«Estuve dentro, pero hay mucho agobio». Rubén Santiso es uno de los muchos hombres que aguarda en la puerta de Uterqüe en A Coruña. Espera a su mujer. Para ella no hay problema: un poco de aire acondicionado y easy listening y todo se sobrelleva.
En la era de la adoración a las marcas, una inauguración como esta, termina siendo un acontecimiento social. Y en tiempos de crisis, en los que la tendencia son los cierres, no las aperturas, más. «Hay que estar. Al día siguiente no puedes llegar y no opinar con tus amigas de», confiesa entre risas Marina Alonso. Su amiga, Silvia Barco ha quedado fascinada. Pone un pero: «Venía a ver si compraba, pero es todo de temporada. No hay nada de verano».

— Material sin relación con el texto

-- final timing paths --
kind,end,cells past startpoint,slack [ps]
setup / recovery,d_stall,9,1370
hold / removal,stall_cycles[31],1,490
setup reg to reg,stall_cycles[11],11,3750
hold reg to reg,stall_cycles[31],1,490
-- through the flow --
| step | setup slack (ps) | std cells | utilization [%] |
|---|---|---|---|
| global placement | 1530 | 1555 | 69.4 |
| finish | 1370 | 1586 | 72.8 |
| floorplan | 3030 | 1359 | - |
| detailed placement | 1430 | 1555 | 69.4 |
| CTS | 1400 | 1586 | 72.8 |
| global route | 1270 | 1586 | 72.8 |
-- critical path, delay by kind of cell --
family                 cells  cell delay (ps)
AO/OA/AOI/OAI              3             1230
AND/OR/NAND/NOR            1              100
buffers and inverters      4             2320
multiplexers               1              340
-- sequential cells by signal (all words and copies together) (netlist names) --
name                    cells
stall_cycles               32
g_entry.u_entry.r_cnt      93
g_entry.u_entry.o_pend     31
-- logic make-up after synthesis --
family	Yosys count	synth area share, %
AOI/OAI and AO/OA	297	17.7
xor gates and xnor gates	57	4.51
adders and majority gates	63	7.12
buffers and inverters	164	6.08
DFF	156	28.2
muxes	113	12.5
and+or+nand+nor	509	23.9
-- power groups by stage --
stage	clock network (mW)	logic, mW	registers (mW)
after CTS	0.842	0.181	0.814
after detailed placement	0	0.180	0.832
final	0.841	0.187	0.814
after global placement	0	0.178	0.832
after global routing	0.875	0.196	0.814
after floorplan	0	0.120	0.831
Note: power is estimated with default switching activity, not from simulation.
**config.mk**
```make
export PLATFORM = sky130hd
export DESIGN_NAME = conv_window_gen
export DESIGN_NICKNAME = d
export VERILOG_FILES = /design/src/rtl/conv_pkg.sv /design/src/rtl/conv_line_buf.sv /design/src/rtl/conv_window_gen.sv
export SDC_FILE = /design/constraint.sdc
export NUM_CORES = 1
export LEC_CHECK = 0
export BUFFER_PORTS_ARGS = -buffer_cell sky130_fd_sc_hd__buf_2
export CORE_AREA = 2 2 257 323
export CTS_CLUSTER_SIZE = 25
export DETAILED_ROUTE_END_ITERATION = 7
export DIE_AREA = 0 0 259 325
export MAX_ROUTING_LAYER = met4
export PLACE_DENSITY = 0.53
export SLEW_MARGIN = 20
export SYNTH_ARGS = -nofsm -noshare
export SYNTH_HDL_FRONTEND = slang
export SYNTH_HIERARCHICAL = 1
export SYNTH_SLANG_ARGS = --single-unit
```
**constraint.sdc**
```tcl
create_clock -name clk -period 4.3 [get_ports clk]
set_clock_uncertainty 0.15 [all_clocks]
set_input_delay 1.075 -clock clk [delete_from_list [all_inputs] [get_ports clk]]
set_output_delay 1.075 -clock clk [all_outputs]
set_load 0.005 [all_outputs]
```
**src/rtl/conv_pkg.sv**
```systemverilog
// Shared constants for the 3x3 convolution window generator.
//   PIX_W       : default pixel width in bits
//   WIN_N       : window edge length (3x3 window)
//   SLOT_RxCy   : slot index of window element (dr=x, dc=y) in the packed bus;
//                 dr/dc = 0 is the oldest row/column (r-2 / c-2), 2 is (r / c)
//   ST_*        : state encoding of the frame FSM
package conv_pkg;

  localparam int unsigned PIX_W = 8;
  localparam int unsigned WIN_N = 3;

  localparam int unsigned SLOT_R0C0 = 0;
  localparam int unsigned SLOT_R0C1 = 1;
  localparam int unsigned SLOT_R0C2 = 2;
  localparam int unsigned SLOT_R1C0 = 3;
  localparam int unsigned SLOT_R1C1 = 4;
  localparam int unsigned SLOT_R1C2 = 5;
  localparam int unsigned SLOT_R2C0 = 6;
  localparam int unsigned SLOT_R2C1 = 7;
  localparam int unsigned SLOT_R2C2 = 8;

  localparam logic [1:0] ST_IDLE   = 2'd0;
  localparam logic [1:0] ST_STREAM = 2'd1;
  localparam logic [1:0] ST_DONE   = 2'd2;

endpackage

```
**src/rtl/conv_line_buf.sv**
```systemverilog
// One image line of storage, indexed by column.
//   clk   : clock
//   we    : write enable
//   addr  : column index (shared by read and write)
//   wdata : value stored at addr on the rising edge when we=1
//   rdata : combinational read of addr; returns the value before this cycle's write
module conv_line_buf #(
  parameter int unsigned WIDTH  = 8,
  parameter int unsigned DEPTH  = 32,
  parameter int unsigned ADDR_W = $clog2(DEPTH)
) (
  input  logic              clk,
  input  logic              we,
  input  logic [ADDR_W-1:0] addr,
  input  logic [WIDTH-1:0]  wdata,
  output logic [WIDTH-1:0]  rdata
);

  logic [WIDTH-1:0] mem [DEPTH];

  // Contents are never reset; the consumer gates on its own counters.
  always_ff @(posedge clk) begin
    if (we) mem[addr] <= wdata;
  end

  assign rdata = mem[addr];

endmodule

```
**src/rtl/conv_window_gen.sv**
```systemverilog
// Builds 3x3 valid-padding windows from a raster-order pixel stream.
//   clk      : clock, rising edge
//   rst      : synchronous active-high reset
//   i_start  : arms a new frame (only honoured in IDLE)
//   i_valid  : i_pixel valid this cycle
//   i_pixel  : input pixel, raster order
//   o_tensor : packed window, slot (dr,dc) at [(3*dr+dc)*PIX_W +: PIX_W]
//   o_valid  : one-cycle pulse, o_tensor valid
//   o_busy   : high while streaming a frame
//   o_done   : one-cycle pulse coinciding with the last window of a frame
module conv_window_gen #(
  parameter int unsigned PIX_W = conv_pkg::PIX_W,
  parameter int unsigned IMG_W = 32,
  parameter int unsigned IMG_H = 32
) (
  input  logic               clk,
  input  logic               rst,
  input  logic               i_start,
  input  logic               i_valid,
  input  logic [PIX_W-1:0]   i_pixel,
  output logic [9*PIX_W-1:0] o_tensor,
  output logic               o_valid,
  output logic               o_busy,
  output logic               o_done
);

  import conv_pkg::*;

  localparam int unsigned COL_W = $clog2(IMG_W);
  localparam int unsigned ROW_W = $clog2(IMG_H);

  logic [1:0]       state_q, state_d;
  logic [COL_W-1:0] col_q, col_d;
  logic [ROW_W-1:0] row_q, row_d;
  logic             accept_c;
  logic             last_col_c;
  logic             win_valid_c;
  logic [PIX_W-1:0] lb0_rd, lb1_rd;
  logic [PIX_W-1:0] win_q [WIN_N][WIN_N];
  logic [PIX_W-1:0] win_d [WIN_N][WIN_N];
  logic [9*PIX_W-1:0] tensor_d;

  assign accept_c    = (state_q == ST_STREAM) && i_valid;
  assign last_col_c  = (col_q == COL_W'(IMG_W - 1));
  // Column gate keeps windows from straddling a row wrap.
  assign win_valid_c = accept_c && (row_q >= ROW_W'(2)) && (col_q >= COL_W'(2));

  // LB0 holds row r-1; LB1 is fed from LB0 and holds row r-2.
  conv_line_buf #(.WIDTH(PIX_W), .DEPTH(IMG_W), .ADDR_W(COL_W)) u_lb0 (
    .clk   (clk),
    .we    (accept_c),
    .addr  (col_q),
    .wdata (i_pixel),
    .rdata (lb0_rd)
  );

  conv_line_buf #(.WIDTH(PIX_W), .DEPTH(IMG_W), .ADDR_W(COL_W)) u_lb1 (
    .clk   (clk),
    .we    (accept_c),
    .addr  (col_q),
    .wdata (lb0_rd),
    .rdata (lb1_rd)
  );

  // State and counter register.
  always_ff @(posedge clk) begin
    if (rst) begin
      state_q <= ST_IDLE;
      col_q   <= '0;
      row_q   <= '0;
    end else begin
      state_q <= state_d;
      col_q   <= col_d;
      row_q   <= row_d;
    end
  end

  // Next-state and counter logic.
  always_comb begin
    state_d = state_q;
    col_d   = col_q;
    row_d   = row_q;
    case (state_q)
      ST_IDLE: begin
        if (i_start) begin
          state_d = ST_STREAM;
          col_d   = '0;
          row_d   = '0;
        end
      end
      ST_STREAM: begin
        if (accept_c) begin
          if (last_col_c) begin
            col_d = '0;
            row_d = row_q + ROW_W'(1);
            if (row_q == ROW_W'(IMG_H - 1)) state_d = ST_DONE;
          end else begin
            col_d = col_q + COL_W'(1);
          end
        end
      end
      ST_DONE:  state_d = ST_IDLE;
      default:  state_d = ST_IDLE;
    endcase
  end

  // Window shift: new rightmost column is {r-2, r-1, r}.
  always_comb begin
    win_d = win_q;
    if (accept_c) begin
      for (int dr = 0; dr < int'(WIN_N); dr++) begin
        win_d[dr][0] = win_q[dr][1];
        win_d[dr][1] = win_q[dr][2];
      end
      win_d[0][2] = lb1_rd;
      win_d[1][2] = lb0_rd;
      win_d[2][2] = i_pixel;
    end
  end

  always_ff @(posedge clk) begin
    win_q <= win_d;
  end

  // Pack the post-shift window so the output reflects the accepted pixel.
  always_comb begin
    tensor_d = '0;
    tensor_d[SLOT_R0C0*PIX_W +: PIX_W] = win_d[0][0];
    tensor_d[SLOT_R0C1*PIX_W +: PIX_W] = win_d[0][1];
    tensor_d[SLOT_R0C2*PIX_W +: PIX_W] = win_d[0][2];
    tensor_d[SLOT_R1C0*PIX_W +: PIX_W] = win_d[1][0];
    tensor_d[SLOT_R1C1*PIX_W +: PIX_W] = win_d[1][1];
    tensor_d[SLOT_R1C2*PIX_W +: PIX_W] = win_d[1][2];
    tensor_d[SLOT_R2C0*PIX_W +: PIX_W] = win_d[2][0];
    tensor_d[SLOT_R2C1*PIX_W +: PIX_W] = win_d[2][1];
    tensor_d[SLOT_R2C2*PIX_W +: PIX_W] = win_d[2][2];
  end

  // Registered outputs; busy/done track the state being entered.
  always_ff @(posedge clk) begin
    if (rst) begin
      o_valid  <= 1'b0;
      o_busy   <= 1'b0;
      o_done   <= 1'b0;
      o_tensor <= '0;
    end else begin
      o_valid <= win_valid_c;
      o_busy  <= (state_d == ST_STREAM);
      o_done  <= (state_d == ST_DONE);
      if (win_valid_c) o_tensor <= tensor_d;
    end
  end

endmodule

```
==> summary.md, run 1 <==
| Metric | Value |
|---|---|
| # setup viols final | 0 |
| Async set-reset flop share out of synthesis | 0 |
| Rel. slew slack | 0.415 |
| Worst Setup End Kind | register |
| Antenna Cells | 0 |
| Distinct cells, synth | 43 |
| Avg Inst Size Synth | about 14 um2 |
| GRT overflow | 0 |
| Routed len/inst | roughly 20 um |
| Worst-path fanout max | 63 |
| # DRC | 0 |
| DRT Pass-1 Iters | 5 |
| CTS H-tree depth | 3 |
| IO Pins | 87 |
| Layout overhead on the synthesized area | 14.7% |
| Worst-Skew Late Latency | about 590 ps |
| Initial antenna violation count | 0 |
| Die width | ~260 um |
| GP Congestion | 0.837 |
| PostCTS Resize Cnt | 0 |
| Status | finished, final reports clean |
| Worst Hold Class | reg -> reg |
| Clock slew at reported path FFs | ~60 ps |
| Clock share of power | 0.427 |
| Most frequent cells in the layout | edfxtp_1 (512), nand2_1 (299), mux2i_1 (258), dfxtp_1 (133), o22ai_1 (127) |
| Overall power | ~0.013 W |
| Commonest non-fill, non-tap cell in the layout | edfxtp_1 |
| Seq pwr share | 0.523 |
| Final hold vios | 0 |
| All-layer global routing usage | 0.145 |
| Worst hold margin | roughly 290 ps |
| Crit path DAT | around 3600 ps |
| Std-Cell Rows | between 100 and 150 |
| Setup WS pre-CTS | a little over 800 ps |
| Net Sw Frac | 0.214 |
| Tcrit/Tclk final | 0.758 |
| Pint | approximately 0.011 W |
| Post-Syn Area | ~25000 um2 |
| Part of the Yosys area used for sequential elements | 0.724 |
| Root buf cell | clkbuf_16 |
| Max Cap Viol | 0 |
| # Post-CTS Setup Buffers | 0 |
| Total CTS buffers | ~70 |
| Measured slew at the worst slew-check pin | slightly below 900 ps |
| DR iter-0 viols | 1044 |
| Non-filler instance count after layout | between 2000 and 3000 |
| Routed Antenna Nets | 0 |
| Layout cells sized above 1 | 0.131 |
| CP Class | reg -> reg |
| First-pass GRT wire length | around 90 mm |
| Number of synthesized flops with an enable pin | 512 |
| Vias | between 10000 and 15000 |
| Clock sink count | approximately 650 |
| Die H | 325 um |
| Vias in the first global route | 14300 |
| Yosys warning total | 6 |
| Comb pwr share | 0.050 |
| Die Area | 84200 um2 |
| # fillers | 7705 |
| Post-synth net total | 1753 |
| DP HPWL | between 30 and 40 mm |
| CTS tree | done |
| Pwr dens | between 400 and 500 nW/um2 |
| Final min period | about 3300 ps |
| Largest net degree at the start of global routing | 73 |
| Final Max Slew Viols | 0 |
| Gate count of the mapped netlist | about 1700 |
| Pleak | slightly above 9 nW |
| Final #Nets | roughly 1800 |
| Clock Path Buffers | 3 |
| IO Port Bufs | 86 |
| Placed Cells | 2813 |
| Maximum vdd drop | a little under 0.3 mV |
| Core area | between 80000 and 90000 um2 |
| Crit path launch type | register |
| Fin Setup TNS | 0 ps |
| #FFs+latches synth | roughly 650 |
| DR vias/cell | just under 5 |
| Synth Flop Type | edfxtp_1 |
| Initial Util | 0.308 |
| Data required, critical path | 4660 ps |
| P_sw | 0.00287 W |
| Hold buffer count at cts | 0 |
| RSZ-0062 raised after global routing | no |
| PnR worst setup slack | 1040 ps |
| Final wirelength | around 60 mm |
| Fmax | 307 MHz |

La tienda, que abre simultáneamente a otras cuatro en Madrid y Barcelona «ha superado todas las expectativas». Lo dice Patricia Alonso, una de las encargadas. A los dependientes, se suman los diseñadores. Safu Seghatolesla no puede ocultar su felicidad: «Es una pasada. Ver tus diseños en las manos del cliente es genial». Hasta el último minuto que permaneció abierta el trasiego fue incesante.
Las bolsas grises de Uterqüe, se suman ahora al paisaje comercial coruñés. Dos amigas, salen con varias y cuentan una anécdota que bien puede dar una idea de la expectación creada: «Teníamos las cosas encargadas, porque conocemos a un chico de aquí. Salimos un momento del trabajo, sin que se dieran cuenta, y resulta que aquí estaba nuestro jefe con su mujer». Se impone el pacto de silencio.